**Exercise details:**
Word for word, transcribe the data below from the line with "end else if (m_rs & ~done) begin" to the line with "export CORE_UTILIZATION = 30", keeping both of those lines.

[Records contained in a dataset]
%%

Background: an optimization exercise with open tools, aiming at small area, a short achievable clock period and few clock cycles per item. Do not read the settings as production practice. Power and IR drop assume default switching activity.

==> flow/design.v <==
`timescale 1ns / 1ps
module montgomery(
  input           clk,
  input           resetn,
  input           start,
  input  [380:0]  in_a,
  input  [380:0]  in_b,
  input  [380:0]  in_m,
  input           out_read,
  output [380:0]  result,
  output reg      done
);
  localparam W = 386;    
  reg  [383:0] S;        
  reg  [383:0] C;        
  reg          corr;     
  reg        m_it;       
  reg        m_rs;       
  reg        first;      
  reg        safe;       
  reg  [7:0] cnt;        
  reg        d_one, d_two, d_neg;        
  reg        q_one, q_two, q_neg;        
  reg        k_one, y_neg;               
  reg        n_hi, n_lo, cur_hi;         
  reg  [2:0]   b_lo;
  reg  [3:0]   m_lo;
  wire [W-1:0] Bx = {{(W-381){1'b0}}, in_b[380:3], b_lo};
  wire [W-1:0] Mx = {{(W-381){1'b0}}, in_m[380:4], m_lo};
  wire [1:0]   u     = S[383:382] + C[383:382];
  wire [W-1:0] S_ext = {{(W-383){u[1]}}, u[0], S[381:0]};
  wire [W-1:0] C_ext = {{(W-382){1'b0}}, C[381:0]};
  wire [W-1:0] S_in = m_it ? S_ext : m_rs ? {S_ext[W-3:0], 2'b00} : {W{1'b0}};
  wire [W-1:0] C_in = m_it ? C_ext : m_rs ? {C_ext[W-3:0], 2'b00} : {W{1'b0}};
  wire [W-1:0] Zoc = (({W{d_one}} & Bx) | ({W{d_two}} & {Bx[W-2:0], 1'b0})) ^ {W{d_neg}};
  wire [W-1:0] X;
  assign X[0]       = corr & m_it;
  assign X[1]       = Zoc[0];
  assign X[2]       = Zoc[1] | (corr & m_rs);
  assign X[W-1:3]   = Zoc[W-2:2];
  wire [W-1:0] Ysel = ({W{q_one}} & Mx) | ({W{q_two}} & {Mx[W-2:0], 1'b0})
                    | ({W{k_one}} & {Mx[W-3:0], 2'b00});
  wire [W-1:0] Y;
  assign Y[0]     = q_one;
  assign Y[1]     = Ysel[1] ^ q_neg;
  assign Y[2]     = (Ysel[2] & ~k_one) ^ q_neg | k_one;
  assign Y[W-1:3] = Ysel[W-1:3] ^ {(W-3){y_neg}};
  wire [W-1:0] sum1 = S_in ^ C_in ^ X;
  wire [W-1:0] cy1  = {(S_in[W-2:0] & C_in[W-2:0]) | (S_in[W-2:0] & X[W-2:0]) | (C_in[W-2:0] & X[W-2:0]), d_neg};
  wire [W-1:0] P    = sum1 ^ cy1 ^ Y;
  wire [W-1:0] Q    = {(sum1[W-2:0] & cy1[W-2:0]) | (sum1[W-2:0] & Y[W-2:0]) | (cy1[W-2:0] & Y[W-2:0]), d_neg};
  wire [383:0] S_next = P[W-1:2];
  wire [383:0] C_next = Q[W-1:2];
  wire         corr_next = P[1] | P[0];
  wire         cz     = ~|C[381:0];
  wire         sgn    = u[1];
  wire last = (cnt == 8'd192);
  wire go   = ~m_it & ~m_rs & start;
  function [2:0] booth(input hi, input lo, input pr);
    begin
      booth[0] = lo ^ pr;                            
      booth[1] = (hi & ~lo & ~pr) | (~hi & lo & pr);  
      booth[2] = hi & ~(lo & pr);                     
    end
  endfunction
  wire [2:0] nd = m_it ? booth(n_hi, n_lo, cur_hi) : booth(in_a[1], in_a[0], 1'b0);
  wire [511:0] ax = {131'b0, in_a};
  wire [7:0]   cnt_next = go ? 8'd2 : cnt + 8'd1;
  wire [4:0]   o_next   = m_it ? cnt[4:0] + 5'd1 : 5'd2;
  reg  [5:0]   g_hi, g_lo;
  integer gi;
  always @(posedge clk) begin
    for (gi = 0; gi < 6; gi = gi + 1) begin
      g_hi[gi] <= ax[{gi[2:0], o_next, 1'b1}];
      g_lo[gi] <= ax[{gi[2:0], o_next, 1'b0}];
    end
  end
  wire a_hi = g_hi[cnt[7:5]];
  wire a_lo = g_lo[cnt[7:5]];
  wire [1:0] t0;
  assign t0[0] = P[2] ^ Q[2] ^ corr_next;
  assign t0[1] = ((P[2] & Q[2]) | (P[2] & corr_next) | (Q[2] & corr_next))
               ^ P[3] ^ Q[3] ^ (nd[0] & b_lo[0]);
  wire [1:0] qq = m_it ? {t0[1] ^ (t0[0] & ~m_lo[1]), t0[0]}
                       : {in_a[0] & in_b[0], 1'b0};
  wire [8:0] vh   = {1'b0, ~S_ext[383], S_ext[382:376]} + {3'd0, C[381:376]} + 9'd1;
  wire conf   = in_m[380];
  wire est_hi = conf & (vh >= {4'd4, in_m[380:376]});    
  wire est_lo = conf & (vh <= 9'd127);                     
  wire to_it = go | (m_it & ~last);
  always @(posedge clk) begin
    S    <= S_next;
    C    <= C_next;
    corr <= corr_next;
    n_hi   <= m_it ? a_hi : in_a[3];
    n_lo   <= m_it ? a_lo : in_a[2];
    cur_hi <= m_it ? n_hi : in_a[1];
    if (~m_it & ~m_rs) begin
      b_lo <= in_b[2:0];
      m_lo <= in_m[3:0];
    end
  end
  always @(posedge clk or negedge resetn) begin
    if (!resetn) begin
      m_it <= 1'b0; m_rs <= 1'b0; first <= 1'b0; safe <= 1'b0; done <= 1'b0;
      cnt <= 8'd0;
      d_one <= 1'b0; d_two <= 1'b0; d_neg <= 1'b0;
      q_one <= 1'b0; q_two <= 1'b0; q_neg <= 1'b0;
      k_one <= 1'b0; y_neg <= 1'b0;
    end else begin
      d_one <= to_it & nd[0];
      d_two <= to_it & nd[1];
      d_neg <= to_it & nd[2];
      q_one <= to_it & qq[0];
      q_two <= to_it & (qq == 2'd2);
      q_neg <= to_it & (qq == 2'd3);
      cnt   <= cnt_next;
      k_one <= 1'b0;
      y_neg <= to_it & (qq == 2'd3);
      if (go) begin
        m_it <= 1'b1;
      end else if (m_it) begin
        if (last) begin
          m_it  <= 1'b0;
          m_rs  <= 1'b1;
          first <= 1'b1;
        end
      end else if (m_rs & ~done) begin
        if (first) begin
          first <= 1'b0;
          safe  <= conf;
          k_one <= est_hi | est_lo;
          y_neg <= est_hi;
        end else if (cz & ~k_one) begin
          if (sgn) begin
            k_one <= 1'b1;
            safe  <= 1'b1;
          end else if (safe) begin
            done  <= 1'b1;
          end else begin
            k_one <= 1'b1;
            y_neg <= 1'b1;
            safe  <= 1'b1;
          end
        end
      end else if (done & out_read) begin
        done <= 1'b0;
        m_rs <= 1'b0;
      end
    end
  end
  assign result = S[380:0];
endmodule
export LEC_CHECK = 0
export CAP_MARGIN = 20
export CORE_MARGIN = 2
export CORE_UTILIZATION = 30
export CTS_CLUSTER_DIAMETER = 100
export CTS_CLUSTER_SIZE = 20
export SLEW_MARGIN = 20
create_clock -name core_clock -period 10.0 [get_ports {clk}]
standard.sh (not shown) runs the stock make flow with config.mk's settings and CLKGATE_MAP_FILE= SYNTH_SCRIPT=/design/flow/synth_recipe.tcl, a recipe that flattens the netlist after the stock synthesis.
==> flow/flow/run.sh <==
#!/bin/bash
set -euo pipefail
export BUFFER_PORTS_ARGS="-buffer_cell sky130_fd_sc_hd__buf_1"
export SETUP_SLACK_MARGIN=6.5
bash standard.sh finish > standard_flow.log 2>&1
==> next run, changes <==
--- a/flow/design.v
+++ b/flow/design.v
@@ -25,6 +25,7 @@
   reg        n_hi, n_lo, cur_hi;         
   reg  [2:0]   b_lo;
   reg  [3:0]   m_lo;
+  reg  [4:0]   m_hi;
   wire [W-1:0] Bx = {{(W-381){1'b0}}, in_b[380:3], b_lo};
   wire [W-1:0] Mx = {{(W-381){1'b0}}, in_m[380:4], m_lo};
   wire [1:0]   u     = S[383:382] + C[383:382];
@@ -84,8 +85,8 @@
   wire [1:0] qq = m_it ? {t0[1] ^ (t0[0] & ~m_lo[1]), t0[0]}
                        : {in_a[0] & in_b[0], 1'b0};
   wire [8:0] vh   = {1'b0, ~S_ext[383], S_ext[382:376]} + {3'd0, C[381:376]} + 9'd1;
-  wire conf   = in_m[380];
-  wire est_hi = conf & (vh >= {4'd4, in_m[380:376]});    
+  wire conf   = m_hi[4];
+  wire est_hi = conf & (vh >= {4'd4, m_hi});             
   wire est_lo = conf & (vh <= 9'd127);                     
   wire to_it = go | (m_it & ~last);
   always @(posedge clk) begin
@@ -98,6 +99,7 @@
     if (~m_it & ~m_rs) begin
       b_lo <= in_b[2:0];
       m_lo <= in_m[3:0];
+      m_hi <= in_m[380:376];
     end
   end
   always @(posedge clk or negedge resetn) begin
What happened: Fmax is higher by 2.7%. Cell area barely changes. Flip-flop and latch count is higher by 5. Power is lower by 18%. Register-to-register slack is better by 96 ps. Core utilization stays flat. Clock skew is higher by 30 ps. Hold slack is worse by 44 ps. Non-clock buffer count is higher by 27. Combinational power is lower by 24%. Setup slack is better by 96 ps. Sequential share of layout area is higher by 0.15 points. Wire length is higher by 3.0%. Synthesized area is higher by 0.31%.
No run of this note included a check of the RTL's function; only the layout flow was run.

## afterwards: timing with drivers on the ports
The results above use ideal ports. As a check the final layouts listed here were re-extracted and re-timed, cells and wires unchanged.
Step 1, drivers: a clkbuf_16 drives clk and a buf_2 each remaining input, both assumed.
Step 2 moves the port delays by t, midway between the first and last clock arrival at a register: inputs arrive t later, outputs are due t later. That takes back most of the time a late clock gives input paths.
a / b / c = no drivers / after step 1 / after step 2; a / b = the first two.
run	shift t [ns]	slack for setup (ns)	clock arrival spread, ns	worst data-port slew with drivers (ns)	cell pins on the clock port's net
the first run	0.803	6.393 / 6.393 / 5.886	0.032 / 0.032	0.38	1
the second run	0.820	6.490 / 6.397 / 5.848	0.068 / 0.068	0.37	1
After both steps setup and hold are still met in every run listed. The setup slack of the second run, which loses most, moves by -0.093 ns with the drivers and by -0.642 ns with both steps.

%%

**Written reply:**
      end else if (m_rs & ~done) begin
        if (first) begin
          first <= 1'b0;
          safe  <= conf;
          k_one <= est_hi | est_lo;
          y_neg <= est_hi;
        end else if (cz & ~k_one) begin
          if (sgn) begin
            k_one <= 1'b1;
            safe  <= 1'b1;
          end else if (safe) begin
            done  <= 1'b1;
          end else begin
            k_one <= 1'b1;
            y_neg <= 1'b1;
            safe  <= 1'b1;
          end
        end
      end else if (done & out_read) begin
        done <= 1'b0;
        m_rs <= 1'b0;
      end
    end
  end
  assign result = S[380:0];
endmodule
export LEC_CHECK = 0
export CAP_MARGIN = 20
export CORE_MARGIN = 2
export CORE_UTILIZATION = 30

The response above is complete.